The components I added to my track bus are there to smooth a steady state DC line voltage. My crude method does this by placing a significant load on the line hence high wattage components. Adding new loads on the line (starting a loco) now represent less than 100% of the total current so they have less than 100% effect on the voltage regulation circuitry inside the power supply. Like driving a car with your feet on the brake pedal and accelerator at the same time.
G8B4Life:
Thanks Alan,
I had read Allan Gartner's site. Certainly a recommended site for those in to DCC.
So if I read you correctly, and in basic terms in DCC (AC) you need to "shape the waveform" with filters (resistor and capacitor usually) to dampen the ringing and in DC you need to "control the load" on the line (ballast resistor) to dampen the ringing?
I guess this might be one of the reasons Ring also makes a point about having short buses, "excessive heat generated by large resistors used for dampening at the end of a very long bus might cause a fire" ;)

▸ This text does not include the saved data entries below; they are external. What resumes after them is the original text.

File: src/rtl/pmrc_pkg.sv
// Functional notes
// - idle bit 0 set halts cpu after the writing instruction; clocks keep running.
// - idle keeps all registers and memory unchanged; peripherals may stay active.
// - enabled interrupt during idle clears idle bit and resumes cpu.
// - reset ending idle or stop runs normal reset, fetch from zero.
// - enabled watchdog reset ends idle; software may disable it first.
// - stop bit 1 halts internal oscillator, cpu and digital peripherals.
// - stop ignores interrupts; only internal or external reset ends it.
// - clock loss detector stays active in stop and may reset device.
// - with regulator stop shutdown set, only reset pin, supply monitor or power cycle resets.
// - reset halts execution, loads register reset values, disables interrupts and timers.
// - reset keeps data memory but reinitialises the stack pointer.
// - reset loads port latches with all ones, open-drain, pull-ups enabled.
// - power-on and supply-monitor resets drive the reset pin low throughout.
// - reset exit clears program counter and selects internal oscillator.
// - after any reset watchdog is enabled, clocked at system clock over twelve.
// - power-up holds reset and adds a release delay before leaving reset.
// - power-on exit sets the power-up cause flag.
// - every other reset clears the power-up cause flag.
// - after power-on, data memory undefined and supply monitor enabled.
// - supply monitor enable is set only by power-on reset.
package pmrc_pkg;
  localparam logic [7:0] PMC_ADDR = 8'h87;
  localparam int IDLE_BIT = 0;
  localparam int STOP_BIT = 1;
  localparam logic [7:0] PMC_RESET = 8'h00;
  localparam logic [7:0] PORT_RESET = 8'hFF;
  localparam logic [15:0] PC_RESET = 16'h0000;
  localparam logic [7:0] SP_RESET = 8'h07;
  localparam int WDT_DIV = 12;
  localparam int CLK_MHZ = 20;
  localparam int POR_DELAY_US = 300;
  localparam int POR_CYCLES = POR_DELAY_US * CLK_MHZ;
  localparam int CLD_TIMEOUT_US = 100;
  localparam int CLD_CYCLES = CLD_TIMEOUT_US * CLK_MHZ;

  typedef enum logic [1:0] {ST_RUN, ST_IDLE, ST_STOP} pmrc_mode_t;

  typedef struct packed {
    logic wr;
    logic [7:0] addr;
    logic [7:0] data;
    logic instr_done;
  } pmrc_sfr_t;

  typedef struct packed {
    logic por;
    logic pin;
    logic vmon;
    logic wdt;
    logic other;
  } pmrc_rst_t;
endpackage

This is actually good stuff to talk about as some might be contemplating long buses where ringing might become an issue. I know one of the major reasons for dampening the ringing in DCC is to assist in the prevention of the destruction of decoders (the voltage overshoot can and does kill decoders). I wonder if the same ringing issue could be a trap in waiting for us if one was not informed? Your trace back on page 2 showed a peak of about 25v, a significant amount above the max limit of 18v that Ring specifies. I'm sure that Ring has built some margin into it but I wonder?
- Tim
Alan:
--- Quote ---So if I read you correctly, and in basic terms in DCC (AC) you need to "shape the waveform" with filters (resistor and capacitor usually) to dampen the ringing and in DC you need to "control the load" on the line (ballast resistor) to dampen the ringing?
--- End quote ---
There are other methods but basically yes.
--- Quote ---I guess this might be one of the reasons Ring also makes a point about having short buses, "excessive heat generated by large resistors used for dampening at the end of a very long bus might cause a fire" ;)
--- End quote ---
Voltage drop is a common primary concern with long buses as well. Ring may advise against long buses for multiple reasons. The resistors don't reach the ignition temperature of anything found on a model railroad so fire is unlikely but melting styrofoam certainly is possible.
--- Quote ---I'm sure that Ring has built some margin into it but I wonder?
--- End quote ---
During my circuit breaker design and test process I exposed a LM2 to brutal conditions by repeatedly creating dead shorts on the rails with the loco at near stall current draw. I was dialing in my breaker design through trial and err. That one LM2 experienced several hundred shorts on a 15V 5A supply with no dampening whatsoever. It survived without damage and is operating inside a loco on the layout today. A DCC decoder would have checked out after the first couple shorts. LM2 is one tough cookie.
Josephbw:
"I guess this might be one of the reasons Ring also makes a point about having short buses, "excessive heat generated by large resistors used for dampening at the end of a very long bus might cause a fire" ;)"
So what would be considered a long bus run? I'm going to have a fairly large layout for a home, and will eventually have at least 2 power supplies, possibly 4.